- _Problem to solve_
Using the records that follow, copy every line containing the word "else".

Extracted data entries
----------------
This design comes from an exercise in tuning for small area, a short achievable clock period and few clock cycles per item on the open sky130 flow, not from production work.

== P ==
==> flow/design.v <==
package softmax_pkg;
  typedef logic [15:0] stream_word_t;
  typedef logic signed [15:0] lane_t;
  typedef logic [16*32-1:0] vec_t;
  typedef logic [17:0] sum_t;
  typedef logic [8-1:0] prob_t;
  typedef enum logic [1:0] {
    MODE_BYPASS  = 2'd0,
    MODE_SOFTMAX = 2'd1
  } mode_t;
endpackage
Context: an optimization exercise on an open-source flow, tuned for small area and a short achievable clock period. The choices shown serve that exercise and are no tape-out recipe.
Where RTL was checked, it was by simulation tests only, not by an equivalence proof against the original.
Only the layout flow was run in runs 1 and 2; the RTL was not checked for function there.
Power and IR drop assume default switching activity.

==> flow/design.v <==
package accum_bank_pkg;
  localparam int sys_cols   = 4;
  localparam int P_BITWIDTH = 16;
endpackage
module accum_column
#(
  parameter int IN_W  = accum_bank_pkg::P_BITWIDTH,
  parameter int ACC_W = 32,
  parameter int DEPTH = 16
) (
  input  logic             clk,
  input  logic             valid_i,
  input  logic             first_i,
  input  logic [IN_W-1:0]  data_i,
  output logic [ACC_W-1:0] data_o,
  output logic             ovf_o
);
  localparam int HI_W = ACC_W - IN_W;
  localparam int LV   = $clog2(IN_W);
  logic [ACC_W:0] body_q [DEPTH-1];
  logic [ACC_W:0] tail_q;
  logic [ACC_W:0] head_s;
  logic [IN_W-1:0] a_lo_s, s_lo_s, res_lo_s;
  logic            c_lo_s, sx_s;
  logic [HI_W-1:0] a_hi_s, inc_s, dec_s, up_s, dn_s, res_hi_s;
  logic [HI_W-1:0] all1_s, all0_s;
  logic            is_max_s, is_min_s, ovf_s, flag_s;
  assign head_s = body_q[0];
  assign a_hi_s = head_s[ACC_W-1:IN_W];
  assign a_lo_s = head_s[IN_W-1:0];
  assign sx_s   = data_i[IN_W-1];
  logic [IN_W-1:0] g_s [LV+1];
  logic [IN_W-1:0] t_s [LV+1];
  logic [IN_W:0]   c_s;
  assign g_s[0] = a_lo_s & data_i;
  assign t_s[0] = a_lo_s | data_i;
  for (genvar l = 1; l <= LV; l++) begin : g_ks
    for (genvar i = 0; i < IN_W; i++) begin : g_bit
      if (i >= (1 << (l-1))) begin : g_op
        assign g_s[l][i] = g_s[l-1][i] | (t_s[l-1][i] & g_s[l-1][i-(1<<(l-1))]);
        assign t_s[l][i] = t_s[l-1][i] & t_s[l-1][i-(1<<(l-1))];
      end else begin : g_pass
        assign g_s[l][i] = g_s[l-1][i];
        assign t_s[l][i] = t_s[l-1][i];
      end
    end
  end
  assign c_s    = {g_s[LV], 1'b0};
  assign s_lo_s = (a_lo_s ^ c_s[IN_W-1:0]) ^ data_i;
  assign c_lo_s = c_s[IN_W];
  for (genvar i = 0; i < HI_W; i++) begin : g_hi
    assign all1_s[i] = &a_hi_s[i:0];
    assign all0_s[i] = ~|a_hi_s[i:0];
  end
  assign inc_s    = a_hi_s ^ {all1_s[HI_W-2:0], 1'b1};
  assign dec_s    = a_hi_s ^ {all0_s[HI_W-2:0], 1'b1};
  assign is_max_s = ~a_hi_s[HI_W-1] & all1_s[HI_W-2];
  assign is_min_s =  a_hi_s[HI_W-1] & all0_s[HI_W-2];
  assign up_s     = is_max_s ? a_hi_s : inc_s;
  assign dn_s     = is_min_s ? a_hi_s : dec_s;
  always_comb begin
    ovf_s = sx_s ? (~c_lo_s & is_min_s) : (c_lo_s & is_max_s);
    if (first_i) begin
      res_hi_s = {HI_W{sx_s}};
      res_lo_s = data_i;
    end else begin
      if (c_lo_s) res_hi_s = sx_s ? a_hi_s : up_s;
      else        res_hi_s = sx_s ? dn_s : a_hi_s;
      res_lo_s = ovf_s ? {IN_W{~sx_s}} : s_lo_s;
    end
    flag_s = ~first_i & (head_s[ACC_W] | ovf_s);
  end
  always_ff @(posedge clk) begin
    if (valid_i) begin
      tail_q <= {flag_s, res_hi_s, res_lo_s};
      body_q[DEPTH-2] <= tail_q;
      for (int i = 0; i < DEPTH-2; i++) body_q[i] <= body_q[i+1];
    end
  end
  assign data_o = tail_q[ACC_W-1:0];
  assign ovf_o  = tail_q[ACC_W];
endmodule
module accum_bank
#(
  parameter int COLS     = accum_bank_pkg::sys_cols,
  parameter int IN_W     = accum_bank_pkg::P_BITWIDTH,
  parameter int ACC_W    = 32,
  parameter int DEPTH    = 16,
  parameter bit SATURATE = 1'b1,
  localparam int ROW_W   = $clog2(DEPTH)
) (
  input  logic                  clk,
  input  logic                  rst,
  input  logic                  i_valid,
  input  logic                  i_first,
  input  logic                  i_last,
  input  logic [COLS*IN_W-1:0]  i_data,
  output logic [COLS-1:0]       o_valid,
  output logic [COLS*ROW_W-1:0] o_row,
  output logic [COLS*ACC_W-1:0] o_data,
  output logic [COLS-1:0]       o_ovf,
  output logic                  o_tile_done
);
  logic [COLS:0]  v_s, e_s, f_s;
  logic [ROW_W-1:0] r_s [COLS+1];
  logic [ROW_W-1:0] row_q;
  logic             done_q;
  always_ff @(posedge clk or posedge rst) begin
    if (rst) row_q <= '0;
    else if (i_valid) row_q <= row_q + 1'b1;
  end
  assign v_s[0] = i_valid;
  assign e_s[0] = i_valid & i_last;
  assign f_s[0] = i_first;
  assign r_s[0] = row_q;
  for (genvar s = 1; s <= COLS; s++) begin : g_stage
    always_ff @(posedge clk or posedge rst) begin
      if (rst) begin
        v_s[s] <= 1'b0;
        e_s[s] <= 1'b0;
      end else begin
        v_s[s] <= v_s[s-1];
        e_s[s] <= e_s[s-1];
      end
    end
    always_ff @(posedge clk) begin
      f_s[s] <= f_s[s-1];
      r_s[s] <= r_s[s-1];
    end
  end
  always_ff @(posedge clk or posedge rst) begin
    if (rst) done_q <= 1'b0;
    else     done_q <= e_s[COLS-1] & (r_s[COLS-1] == ROW_W'(DEPTH-1));
  end
  assign o_tile_done = done_q;
  for (genvar c = 0; c < COLS; c++) begin : g_lane
    accum_column #(
      .IN_W (IN_W),
      .ACC_W(ACC_W),
      .DEPTH(DEPTH)
    ) u_col (
      .clk    (clk),
      .valid_i(v_s[c]),
      .first_i(f_s[c]),
      .data_i (i_data[c*IN_W +: IN_W]),
      .data_o (o_data[c*ACC_W +: ACC_W]),
      .ovf_o  (o_ovf[c])
    );
    assign o_valid[c]             = e_s[c+1];
    assign o_row[c*ROW_W +: ROW_W] = r_s[c+1];
  end
endmodule
==> flow/run.sh <==
#!/bin/bash
# synth_recipe.tcl (not shown) runs the flow's synth.tcl, then flattens the netlist and writes it again
# the make line also repeats each setting of config.mk as NAME=value (left out here)
make -C /OpenROAD-flow-scripts/flow DESIGN_CONFIG=/design/flow/config.mk WORK_HOME=/design/flow/orfs CLKGATE_MAP_FILE= SYNTH_SCRIPT=/design/flow/synth_recipe.tcl finish
==> flow/config.mk <==
export PLATFORM = sky130hd
export DESIGN_NAME = accum_bank
export DESIGN_NICKNAME = accum_bank
export VERILOG_FILES = /design/flow/design.v
export SDC_FILE = /design/flow/constraint.sdc
export NUM_CORES = 4
export LEC_CHECK = 0
export ABC_CLOCK_PERIOD_IN_PS = 3000
export CAP_MARGIN = 20
export CORE_MARGIN = 2
export CORE_UTILIZATION = 40
export SETUP_SLACK_MARGIN = 4.5
export SLEW_MARGIN = 20
==> flow/constraint.sdc <==
create_clock -name core_clock -period 7.5 [get_ports {clk}]
set_input_delay 1.5000 -clock core_clock [delete_from_list [all_inputs] [get_ports {clk}]]
set_output_delay 1.5000 -clock core_clock [all_outputs]
set_load 0.01 [all_outputs]
==> results of run 1 <==
-- worst reg2reg max path, cell delays in order, from the launching register on --
cell and delay [ns]:
edfxtp_1 0.46, ha_1 0.22, and3_1 0.20, and3_1 0.24
and3_1 0.20, and3_1 0.34, and3_1 0.28, nand2_1 0.08
or2_1 0.52, nor4_4 0.28, buf_4 0.18, buf_12 0.15
nor2_2 0.05, o22ai_1 0.23
-- kinds of logic after synthesis --
kind of cell / after synthesis / share of synthesized area
AO/OA/AOI/OAI: 457 / 0.0416
XOR/XNOR: 82 / 0.00995
adder cells (fa/ha/maj): 60 / 0.0102
buffers and inverters: 187 / 0.0105
flip-flops: 2143 / 0.888
multiplexers: 10 / 0.00144
AND/OR/NAND/NOR: 529 / 0.0380
-- power by group through the flow --
stage          registers [mW]  logic (mW)  clock network [mW]
3_5_place_dp             14.7        1.02                   0
3_3_place_gp             14.6       0.998                   0
4_1_cts                  14.4        1.25                10.7
5_1_grt                  14.4        1.47                11.2
6_report                 14.4        1.36                10.4
2_1_floorplan            14.7       0.398                   0
-- stage by stage --
stage	instances	setup WS, ns	utilization	total power, mW	hold slack (ns)
finish	6618	3.73	0.496	26.1	0.338
CTS	6565	3.84	0.488	26.3	0.346
global route	6614	3.67	0.496	27.1	0.346
detailed placement	5982	1.71	0.432	15.7	0.336
floorplan	3468	0.637	-	15.1	0.329
global placement	5981	1.85	0.432	15.6	0.334
-- Yosys cell counts (15+ instances only) --
library cell / instances / area share
nor3_1: 82 / 0.0057
dfxtp_1: 19 / 0.0053
o21ai_0: 62 / 0.0043
clkbuf_1: 54 / 0.0028
maj3_1: 15 / 0.0021
nand3_1: 27 / 0.0019
xor2_1: 40 / 0.0049
and3_1: 34 / 0.0029
a31oi_1: 21 / 0.0018
nor4_1: 16 / 0.0014
o31ai_1: 28 / 0.0029
and2_1: 18 / 0.0016
inv_1: 102 / 0.0053
ha_1: 37 / 0.0064
nand2_1: 94 / 0.0049
a21oi_1: 97 / 0.0067
edfxtp_1: 2112 / 0.88
xnor2_1: 42 / 0.0051
o22ai_1: 43 / 0.0037
o21ai_1: 50 / 0.0035
nor2_1: 142 / 0.0074
o21a_1: 18 / 0.0019
nor2b_1: 19 / 0.0016
buf_2: 15 / 0.0010
-- area by class of cell --
cell class / count / area (um^2)
Multi-Input combinational cell: 1144 / 9730
Antenna cell: 4 / 10.0
Timing Repair Buffer: 486 / 4590
Fill cell: 14300 / 90100
Sequential cell: 2143 / 64100
Clock inverter: 136 / 1470
Tap cell: 2355 / 2950
Inverter: 103 / 387
Clock buffer: 247 / 5420
-- metal layers --
metal	routed length, um	global-route usage
met3	5660	0.0269
met1	58800	0.193
met5	19	0
met4	3530	0.0504
met2	57600	0.196
-- registers in the layout (all words and copies together) (netlist names) --
| signal | flops |
|---|---|
| done_q | 1 |
| r_s | 16 |
| e_s | 4 |
| g_lane.u_col.first_i | 3 |
| row_q | 4 |
| g_lane.u_col.valid_i | 3 |
| g_lane.u_col.tail_q | 132 |
| g_lane.u_col.body_q | 1980 |
-- worst min path at each step --
stage / startpoint / end / slack (ns) / cells after the start
final: r_s[2][3] / r_s[3][3] / 0.34 / 0
after global routing: r_s[2][3] / r_s[3][3] / 0.35 / 0
after CTS: r_s[2][3] / r_s[3][3] / 0.35 / 0
after detailed placement: r_s[2][3] / r_s[3][3] / 0.34 / 0
after global placement: r_s[2][3] / r_s[3][3] / 0.33 / 0
after floorplan: g_lane[1].u_col.first_i / g_lane[2].u_col.first_i / 0.33 / 0
-- repair_timing --
action	CTS	global route
setup buffers	187	45
gates resized for setup	1093	189
pin swaps	175	121
gates cloned	13	0
setup endpoints to repair	285	210
endpoints found under the hold margin	0	0
==> out/results.txt, run 1 <==
status - no timing/DRC/antenna violations
maximum root-to-sink buffer count - 3
Avg Inst Size Synth - 20.8 um^2
synth warn - 6
I/O Pins - 222
critical path depth - 17
Max VDD drop - 0.000230 V
Worst R2R End - g_lane[1].u_col.tail_q[14]
PD cells - 294 nW/um^2
Syn Nets - 3578
Via Count - 32700
Yosys reg bits - 2143
Leak - 30.6 nW
CP Buf/Inv Count - 5
commonest non-fill, non-tap cells in the layout - edfxtp_1, clkbuf_16, buf_4
initial antenna violation count - 12
Tmin final - 3.77 ns
GRT overflow - 0
DIE AREA - 184000 um^2
worst relative slew slack - 0.293
Final Hold Violating Endpoints - 0
htree depth - 4
final setup fails - 0
Crit Path Category - in -> reg
layout cells sized above 1 - 0.262
first-pass GRT wire length - 189000 um
cell count after synthesis - 3468
Clock Pin Slew Worst Setup and Hold Paths - 0.06 ns
largest net degree at the start of global routing - 226
Comb pwr share - 0.052
switching pwr - 5.47 mW
fmax - 0.265 GHz
# rows - 155
critical path arrival - 4.31 ns
total negative slack - 0 ns
cell area after synthesis - 72200 um^2
Crit Reg-Reg Startpoint - g_lane[1].u_col.body_q[0][17]
CTS Sinks - 2143
DRT iter0 DRCs - 2872
Final nets - 4195
Crit path largest cell delay - 0.39 ns
IO Port Bufs - 221
Worst Setup EP - g_lane[1].u_col.tail_q[28]
Setup crit start - i_data[16]
Sw Share - 0.210
cell depth of the worst flop-to-flop path - 13
Core Footprint - 179000 um^2
CP required - 8.04 ns
gr usage total - 0.132
Max Cap Violations - 0
worst-margin pin slew - 1.06 ns
remaining antenna violation count - 0
final WL - 126000 um
slowest library cell on the worst path - fa_2
P&R area growth vs syn - 22.9%
Reg power frac - 0.551
FF-to-FF setup slack - 3.92 ns
RSZ-0062 raised after global routing - yes
Top cell by count, worst path - a21oi_4
Clock power frac - 0.397
CTS tree - built
HP Class - reg -> reg
Post-synth EDFFs - 2112
CP Launch Type - input port
vias in the first global route - 31800
Chip Width - 429 um
fraction of registers with async set/reset - 0.00560
routability cong. - 0.820
total CTS buffers - 207
Seq/Total Area, Yosys - 0.888
Distinct cells, synth - 104
CP Capture Type - flop
Die Y - 429 um
family with the most delay on the worst path - compound AO/OA/AOI/OAI gates
period utilization - 0.502
Top FF cell, synth - edfxtp_1
commonest non-fill, non-tap cell in the layout - edfxtp_1
Slew Limit Fails - 0
critical-path maximum fanout - 7
clk root buf - clkbuf_16
Final HPWL DP - 68200 um
CP Cell Sequence - buf_8 > ha_4 > inv_2 > fa_2 > nor2b_1 > a221o_1 > a21oi_4 > o311ai_4 > a21oi_4 > buf_6 > buf_6 > a21oi_4 > buf_4 > nor3_4 > a32oi_2 > xor2_1 > o21ai_1
wire per inst - 19.0 um
Post-CTS Hold Buffers - 0
Clk Latency, worst-skew pair - 0.83 ns
post-route cell area - 88700 um^2
P_int - 20.6 mW
DRC violations left - 0
effective utilization at floorplan - 0.404
skew final - 0.0342 ns
Placed Instance Area - 77200 um^2
1st-pass router iterations - 5
average via count per standard cell - 4.93
==> run 2, diff against run 1 <==
--- a/flow/config.mk
+++ b/flow/config.mk
@@ -5,9 +5,10 @@
 export SDC_FILE = /design/flow/constraint.sdc
 export NUM_CORES = 4
 export LEC_CHECK = 0
-export ABC_CLOCK_PERIOD_IN_PS = 3000
 export CAP_MARGIN = 20
 export CORE_MARGIN = 2
 export CORE_UTILIZATION = 40
+export CTS_CLUSTER_DIAMETER = 150
+export CTS_CLUSTER_SIZE = 30
 export SETUP_SLACK_MARGIN = 4.5
 export SLEW_MARGIN = 20
==> run 2 against run 1 <==
Effect of this change:
- largest cell class unchanged
- critical endpoint is now g_lane[2].u_col.tail_q[30]
- critical path type unchanged
- synthesized cell count is the same
- worst hold slack improved by 0.0079 ns
- largest power group unchanged
- combinational power about the same
- die area unchanged
==> out/results.txt, run 2 <==
Clk Latency, worst-skew pair - 0.75 ns
Setup crit start - i_data[32]
RSZ-0062 raised after global routing - yes
CTS tree - built
Placed Instance Area - 77200 um^2
leading area contributor after synthesis - edfxtp_1
M3 GR Usage - 0.0209
CTS Sinks - 2143
Tmin final - 3.79 ns
top-count cell post-synth - edfxtp_1
Post-Synth Simple-Gate Area - 0.0380
routability cong. - 0.820
maximum root-to-sink buffer count - 3
Final nets - 4063
largest family of logic cells by synthesized area - compound AO/OA/AOI/OAI gates
CP required - 8.06 ns
worst relative slew slack - 0.278
I/O Pins - 222
Crit Reg-Reg Startpoint - g_lane[2].u_col.body_q[0][16]
Avg Inst Size Synth - 20.8 um^2
IO Port Bufs - 221
effective utilization at floorplan - 0.404
Pwr Total - 21.1 mW
XOR/XNOR Fraction of Synth Area - 0.00995
first-pass GRT wire length - 181000 um
Seq/Total Area, Yosys - 0.888
period utilization - 0.505
average via count per standard cell - 4.99
Via Count - 31600
DRC violations left - 0
Die Y - 429 um
Clock Pin Slew Worst Setup and Hold Paths - 0.11 ns
largest net degree at the start of global routing - 226
clk root buf - clkbuf_16
1st-pass router iterations - 5
grt peak-use layer - met2
met2 Usage GRT - 0.194
Distinct cells, synth - 104
synth warn - 6
# rows - 155
Leak - 28.3 nW
Max VDD drop - 0.000224 V
Post-CTS Hold Buffers - 0
Syn Nets - 3578
max FFs per register - 1980
GRT overflow - 0
Slew Limit Fails - 0
final setup fails - 0
mux cell area share after synthesis - 0.00144
post-synthesis compound-gate area fraction - 0.0416
fmax - 0.264 GHz
CP Capture Type - flop
remaining antenna violation count - 0
skew final - 0.0310 ns
Hold Crit Start - r_s[2][3]
Chip Width - 429 um
fin cells - 6339
gr usage total - 0.127
commonest non-fill, non-tap cell in the layout - edfxtp_1
DIE AREA - 184000 um^2
placed insts - 5982
total negative slack - 0 ns
critical-path maximum fanout - 5
Yosys top cell area share - 0.879
status - no timing/DRC/antenna violations
Final Hold Violating Endpoints - 0
biggest registers after layout - g_lane.u_col.body_q: 1980 flops, g_lane.u_col.tail_q: 132 flops, r_s: 16 flops
total CTS buffers - 82
initial antenna violation count - 12
synth cell count leaders - edfxtp_1, nor2_1, inv_1
commonest non-fill, non-tap cells in the layout - edfxtp_1, buf_4, nor2_1
synth top area cells - edfxtp_1, nor2_1, a21oi_1, ha_1, nor3_1
layout cells sized above 1 - 0.217
DRT iter0 DRCs - 2955
critical path arrival - 4.35 ns
Adder-Cell Fraction of Synth Area - 0.0102
worst-margin pin slew - 1.08 ns
hold slack final - 0.346 ns
met1 usage - 0.188
Core Footprint - 179000 um^2
Yosys reg bits - 2143
wire per inst - 19.1 um
post-route cell area - 84000 um^2
Crit Path Category - in -> reg
cell area after synthesis - 72200 um^2
Reg with most FFs - g_lane.u_col.body_q
fraction of registers with async set/reset - 0.00560
Max Cap Violations - 0
htree depth - 3
CP Launch Type - input port
Final HPWL DP - 68200 um
vias in the first global route - 30200
PD cells - 251 nW/um^2
cell count after synthesis - 3468
final WL - 121000 um
HP Class - reg -> reg
Post-synth EDFFs - 2112
Top FF cell, synth - edfxtp_1
P&R area growth vs syn - 16.4%
[run 2: cell types whose count changed in the layout (fill, tap and decap cells not counted), sizes merged, moves of 9 or more]
cell,delta
buf,-41
clkdlybuf4s15,+19
clkinvlp,-9
clkbuf,-137
clkinv,-90
bufinv,-24
[run 2: worst max-delay path, cell delays in order]
cell	delay [ns]
buf_8	0.07
ha_4	0.12
inv_2	0.03
fa_2	0.35
nor2b_2	0.13
a221oi_2	0.05
o21a_1	0.18
o211ai_1	0.25
a31oi_2	0.18
o31a_1	0.39
a2111o_1	0.51
a221o_1	0.35
a22oi_1	0.21
[run 2: cells by family (layout without fill, tap and decap cells)]
| group | count (synthesis) | after routing |
|---|---|---|
| buffers and inverters | 187 | 692 |
| adders and majority gates | 60 | 60 |
| DFF | 2143 | 2143 |
| muxes | 10 | 10 |
| AOI/OAI and AO/OA | 457 | 458 |
| xor gates and xnor gates | 82 | 82 |
| other | 0 | 4 |
| and+or+nand+nor | 529 | 535 |
[run 2: area by class of cell]
| type | count | area, um^2 |
|---|---|---|
| Antenna cell | 4 | 10.0 |
| Timing Repair Buffer | 478 | 4520 |
| Fill cell | 14800 | 94800 |
| Tap cell | 2355 | 2950 |
| Sequential cell | 2143 | 64100 |
| Clock inverter | 10 | 126 |
| Multi-Input combinational cell | 1145 | 9710 |
| Inverter | 103 | 387 |
| Clock buffer | 101 | 2140 |
[run 2: final timing paths]
check	end	slack, ns	cells past startpoint
worst max register to register	g_lane[2].u_col.tail_q[13]	3.91	12
max in group asynchronous	g_lane[3].u_col.valid_i	5.92	2
worst max-delay path	g_lane[2].u_col.tail_q[30]	3.71	13
worst min register to register	r_s[3][3]	0.35	0
min in group asynchronous	row_q[3]	1.12	2
worst min-delay path	r_s[3][3]	0.35	0
[run 2: where the power goes]
group,switching (mW),internal [mW]
clock network,3.33,2.07
registers,0.320,14.0
logic,0.781,0.561
total,4.43,16.7
[run 2: routing by layer]
metal,share of wire,wire [um]
met1,0.47,57500
met2,0.46,56300
met3,0.038,4590
met4,0.023,2850
met5,0.00017,21
[run 2: what timing repair did]
item                                   4_1_cts  5_1_grt
cloned                                      10        4
buffers inserted                           178       47
resized for setup                          971      232
pin swaps                                  162      156
endpoints found under the hold margin        0        0
setup endpoints to repair                  285      196
[run 2: through the flow]
stage | utilization | setup WS (ns)
2_1_floorplan | - | 0.637
4_1_cts | 0.461 | 3.83
3_5_place_dp | 0.432 | 1.71
5_1_grt | 0.470 | 3.67
3_3_place_gp | 0.432 | 1.85
6_report | 0.470 | 3.71
==> run 3, diff against run 2 <==
--- a/flow/design.v
+++ b/flow/design.v
@@ -29,25 +29,7 @@
   assign a_hi_s = head_s[ACC_W-1:IN_W];
   assign a_lo_s = head_s[IN_W-1:0];
   assign sx_s   = data_i[IN_W-1];
-  logic [IN_W-1:0] g_s [LV+1];
-  logic [IN_W-1:0] t_s [LV+1];
-  logic [IN_W:0]   c_s;
-  assign g_s[0] = a_lo_s & data_i;
-  assign t_s[0] = a_lo_s | data_i;
-  for (genvar l = 1; l <= LV; l++) begin : g_ks
-    for (genvar i = 0; i < IN_W; i++) begin : g_bit
-      if (i >= (1 << (l-1))) begin : g_op
-        assign g_s[l][i] = g_s[l-1][i] | (t_s[l-1][i] & g_s[l-1][i-(1<<(l-1))]);
-        assign t_s[l][i] = t_s[l-1][i] & t_s[l-1][i-(1<<(l-1))];
-      end else begin : g_pass
-        assign g_s[l][i] = g_s[l-1][i];
-        assign t_s[l][i] = t_s[l-1][i];
-      end
-    end
-  end
-  assign c_s    = {g_s[LV], 1'b0};
-  assign s_lo_s = (a_lo_s ^ c_s[IN_W-1:0]) ^ data_i;
-  assign c_lo_s = c_s[IN_W];
+  assign {c_lo_s, s_lo_s} = {1'b0, a_lo_s} + {1'b0, data_i};
   for (genvar i = 0; i < HI_W; i++) begin : g_hi
     assign all1_s[i] = &a_hi_s[i:0];
     assign all0_s[i] = ~|a_hi_s[i:0];
--- a/flow/config.mk
+++ b/flow/config.mk
@@ -8,7 +8,5 @@
 export CAP_MARGIN = 20
 export CORE_MARGIN = 2
 export CORE_UTILIZATION = 40
-export CTS_CLUSTER_DIAMETER = 150
-export CTS_CLUSTER_SIZE = 30
 export SETUP_SLACK_MARGIN = 4.5
 export SLEW_MARGIN = 20
==> run 3 against run 2 <==
Effect of this change:
- still clean
- critical path depth increased by 4
- fmax increased by 14%
- total power increased by 23%
- synthesized cell count decreased by 4.6%
- non-clock buffer count decreased by 49
- core utilization increased by 1.9 points
- global-route usage decreased by 0.15 points
- clock power increased by 89%
- sequential share of layout area decreased by 2.9 points
- critical endpoint is now g_lane[0].u_col.tail_q[1]
- largest power group unchanged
----------------
- _Output below_
      end else begin : g_pass
    end else begin
      else        res_hi_s = sx_s ? dn_s : a_hi_s;
    else if (i_valid) row_q <= row_q + 1'b1;
      end else begin
    else     done_q <= e_s[COLS-1] & (r_s[COLS-1] == ROW_W'(DEPTH-1));
-      end else begin : g_pass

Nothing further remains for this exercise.